宮内庁楽部の雅楽演奏会に行ってきました
10月22日〜24日の3日間行われた宮内庁の秋の雅楽演奏会に、運良く抽選があたり、行く事が出来ました。
演奏会は例年の行事で、今までも何度か申し込みはしたのですけれども、今回初めて当選しました。事前の勉強もせずに行きましたが,第一印象としてはたいへん良かったでした。
会場の宮内庁楽部は、皇居東御苑の一角にあります。大手町近くの大手門や竹橋に近い北桔橋門から入ります。東御苑自体は公園として一般公開されていますが、宮内庁管理下にあるので、入園に際してはぎょうぎょうしいですね。東御苑は想像以上に綺麗でした。
楽部の建物の前に設置されたテントで受付をします。早目に行ったものですから、良い順番で並ぶことが出来ました。
建物に一歩入った瞬間、二つの事に驚きました。まず、楽部の建物=お役所の建物で演奏会場はその一部のつもりで行ったのですが、一歩入ったそこが華やかな舞台のある演奏会場で、先ずびっくり。楽部=コンサート・ホールでした。
次は、足元が白の小砂利で敷き詰められていることでした。つまり舞台の周りの観客席は、すべて小砂利。これは舞台自体が屋外をイメージしているのでしょうか? 勉強不足で良く分かりません。
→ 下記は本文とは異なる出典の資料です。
**config.mk**
```make
export PLATFORM = sky130hd
export DESIGN_NAME = dscg_top
export DESIGN_NICKNAME = d
export VERILOG_FILES = /design/src/hw/dscg_pkg.sv /design/src/hw/dscg_select.sv /design/src/hw/dscg_fault.sv /design/src/hw/dscg_top.sv
export SDC_FILE = /design/constraint.sdc
export NUM_CORES = 1
export LEC_CHECK = 0
export BUFFER_PORTS_ARGS = -buffer_cell sky130_fd_sc_hd__buf_2
export CELL_PAD_IN_SITES_DETAIL_PLACEMENT = 1
export CELL_PAD_IN_SITES_GLOBAL_PLACEMENT = 1
export CORE_MARGIN = 10
export CORE_UTILIZATION = 35
export DETAILED_ROUTE_END_ITERATION = 12
export PLACE_DENSITY = 0.88
export SLEW_MARGIN = 30
export SYNTH_ARGS = -nofsm -noshare
export SYNTH_HDL_FRONTEND = slang
export SYNTH_SLANG_ARGS = --single-unit
```
**constraint.sdc**
```tcl
create_clock -name mclk_i -period 1.65 [get_ports mclk_i]
set_clock_uncertainty 0.15 [all_clocks]
set_input_delay 0.0825 -clock mclk_i [delete_from_list [all_inputs] [get_ports mclk_i]]
set_output_delay 0.0825 -clock mclk_i [all_outputs]
set_load 0.01 [all_outputs]
```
客席は一階が主で、二階は少数の席と昔の衣装や楽器などが少しですが陳列棚に展示されていました。舞台や周りの観客席には、寺社に良く見る擬宝珠(ぎぼし)と同じものが、赤く塗られて沢山立ち並んでいます。元来は神仏への奉納ということでしょうか?。
雅楽とは、日本古来の歌と舞、5〜9世紀に中国・朝鮮から伝来した器楽と舞が日本化したもの、それらを基に民謡や漢詩を歌詞とする歌などの総体で、10世紀(平安時代中期)に完成したものだそうです。当時は、宮廷・貴族社会・有力寺社で行われてきたそうです。
源氏物語にも出てきますね。第7帖「紅葉賀」、あるいは田辺聖子さんの新源氏物語(1)では「燃ゆる紅葉のもと人は舞うの巻」で舞楽の話が出て来て、光源氏と頭中将が帝の前で青海波を舞って素晴らしかったということです。
今回演奏時間は1時間半、前半は管弦(器楽、器楽伴奏で歌われる民謡)、後半は舞楽(中国系と朝鮮系の2題、器楽伴奏付きの舞)でした。器楽演奏者は16名、舞楽の踊り手はそれぞれ4名でした。管弦の曲目は比較的短いのですが、舞楽はかなり長くて少々驚きました。また曲目・演題にもよるのかもしれませんが、管弦では意外と繊細な調べの印象でしたが、舞楽ではその舞に負けないほど重厚な器楽演奏で驚きました。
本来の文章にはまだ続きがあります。